Mai 16

Plastische Chirurgie - Bruststraffung

Tag: Gesundheit & Medizin
Kai Marschnig (kai1083[at]aol.com) @ 16. Mai 2007 um 13:50 Uhr

Die plastische Chirurgie ist bei manchen Menschen immer noch als Einschnitt in die Natur verrufen.
Man sollte jedoch die möglichen Indikatoren, die zu einem solchen Eingriff führen nicht ausser acht lassen.

Eine Bruststraffung dient bei vielen Frauen dazu, das sie unter anderem ihr Selbstwertgefühl wieder bekommen.
Durch eine frühe Schwangerschaft oder erblich bedingte schwaches Bindegewebe kann es passieren, das der Busen einer Frau bereits in jungen Jahren beginnt stark zu hängen.
Psychisch ist das eine starke Belastung für manche Frauen, da der Busen für viele ein Begriff des weiblichen ist.
Zudem ist es im Sommer meist unvermeidbar das etwas mehr Haut gezeigt wird, so das Frauen die sich wegen ihres Busens nicht wohlfühlen darunter stark leiden können.
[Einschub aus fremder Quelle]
Source: an optimization exercise on an open RTL-to-GDS flow (aim: small area, a short achievable clock period and few clock cycles per item). Production flows keep margins and buffers that such runs may drop.
Function was checked by simulation only, so behaviour that the tests miss may differ from the original.
Power is estimated from default activity; no workload was simulated.

## v9
## top_proc
module top_proc #(
    parameter INITIAL_PC = 32'h0000_0000
)(
    input clk,
    input rst,
    input [31:0] instr,
    input [31:0] dReadData,
    output [31:0] PC,
    output [31:0] dAddress,
    output [31:0] dWriteData,
    output MemRead,
    output MemWrite
);
    localparam [6:0] OP_R  = 7'b0110011;
    localparam [6:0] OP_I  = 7'b0010011;
    localparam [6:0] OP_LW = 7'b0000011;
    localparam [6:0] OP_SW = 7'b0100011;
    localparam [6:0] OP_B  = 7'b1100011;
    reg  [31:0] pc_f;           
    reg  [31:0] pc_i;           
    reg         v_i;            
    reg  [31:0] ir;             
    reg         v_r;
    reg         r_pred;         
    reg  [31:0] r_alt;          
    reg         r_inc, r_dec;   
    reg         r_hze, r_hzm;   
    reg  [3:0]  r_p1lo, r_p2lo;  
    reg  [7:0]  r_p1hi, r_p2hi;  
    reg  [31:0] e_a, e_b;       
    reg  [31:0] e_alt;          
    reg  [4:0]  e_rd;
    reg         e_we, e_load, e_store, e_beq;    
    reg         e_sub, e_arith;
    reg         e_add, e_slt, e_sll, e_srl, e_xor, e_or, e_and;
    reg  [31:0] m_res, m_sd;    
    reg  [4:0]  m_rd;
    reg         m_we, m_load, m_rdreq, m_wrreq;
    reg  [31:0] w_res;          
    reg  [4:0]  w_rd;
    reg         w_we, w_load;
    assign PC         = pc_f;
    assign dAddress   = m_res;
    assign dWriteData = m_sd;
    assign MemRead    = m_rdreq;
    assign MemWrite   = m_wrreq;
    wire [31:0] pc_nx, i_target, r_tgt;
    reg         e_fix;          
    wire        v_nx, i_pred, i_inc, i_dec, hz_e, hz_m;
    wire        mis, refuse, bp_nx, btb_we, btb_inv;
    reg         i_bp;           
    reg         btb_fill;       
    reg         btb_v;          
    reg  [12:1] btb_tag;
    reg  [12:1] btb_off;
    reg  [12:1] btb_tgt;
    wire        stall = v_r & (r_hze | r_hzm);
    fetch_next fn (
  ...
clock: 11.0 ns
lec_check: 0
cap_margin: 20
core_margin: 2
core_utilization: 45
cts_buf_list: sky130_fd_sc_hd__clkbuf_8 sky130_fd_sc_hd__clkbuf_16
cts_cluster_diameter: 80
cts_cluster_size: 20
setup_slack_margin: 5
slew_margin: 20
synth_hierarchical: 1
standard.sh (not shown) runs the stock make flow with config.mk's settings and CLKGATE_MAP_FILE= SYNTH_SCRIPT=/design/flow/synth_recipe.tcl, a recipe that flattens the netlist after the stock synthesis.
==> flow/flow/run.sh <==
#!/bin/bash
# Layout: the standard flow (standard.sh) with its standard synthesis
# and these changes to how the layout is made (the SDC, the clock period
# and the flow scripts are unchanged):
#  - no gate cloning in timing repair (its clones can leave nets over the
#    max-slew limit at the end);
#  - every port still gets its buffer, but a plain buf_2 instead of the
#    delay cell buffer_ports picks by itself.
# Each step's full output goes to its own log file in this folder (ORFS
# also keeps per-step logs under orfs/logs/).
set -euo pipefail
K=(SETUP_SLACK_MARGIN=7.5 SKIP_GATE_CLONING=1 "BUFFER_PORTS_ARGS=-buffer_cell sky130_fd_sc_hd__buf_2")
bash standard.sh synth > synth.log 2>&1
bash standard.sh "${K[@]}" floorplan > floorplan.log 2>&1
bash standard.sh "${K[@]}" place > place.log 2>&1
bash standard.sh "${K[@]}" cts > cts.log 2>&1
bash standard.sh "${K[@]}" route > route.log 2>&1
bash standard.sh "${K[@]}" finish > finish.log 2>&1
v9 finished every step from synthesis to the final layout, and the layout passed the timing, DRC and antenna checks.
Testbench counts of v9, summed over its fixed seeds: cycles 43,757, instrs 37,128.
Zu stark hängende Brüste können auch eine Belastung für den Rücken sein, da das Gewicht nach unten zieht.

Anders als bei einer Brustvergrößerung wird bei der Bruststraffung nur die Form des Busens verändert, nicht die Größe.
Abhängig von der Beschaffenheit der Haut und dem allgemeinen Gesundheitszustand der Patientin, bietet eine Bruststraffung die Chance sich in seinem Körper wieder wohl zu führen.

Operative Risiken sind bei jedem Eingriff vorhanden, ob dieser nun in der klassischen oder der plastischen Chirurgie ausgeführt wird, spielt dabei keine Rolle.
Jedoch sollte man darauf achten, in die Hände eines guten Arztes zu kommen und sich nicht spontan für eine solche Operation entscheiden.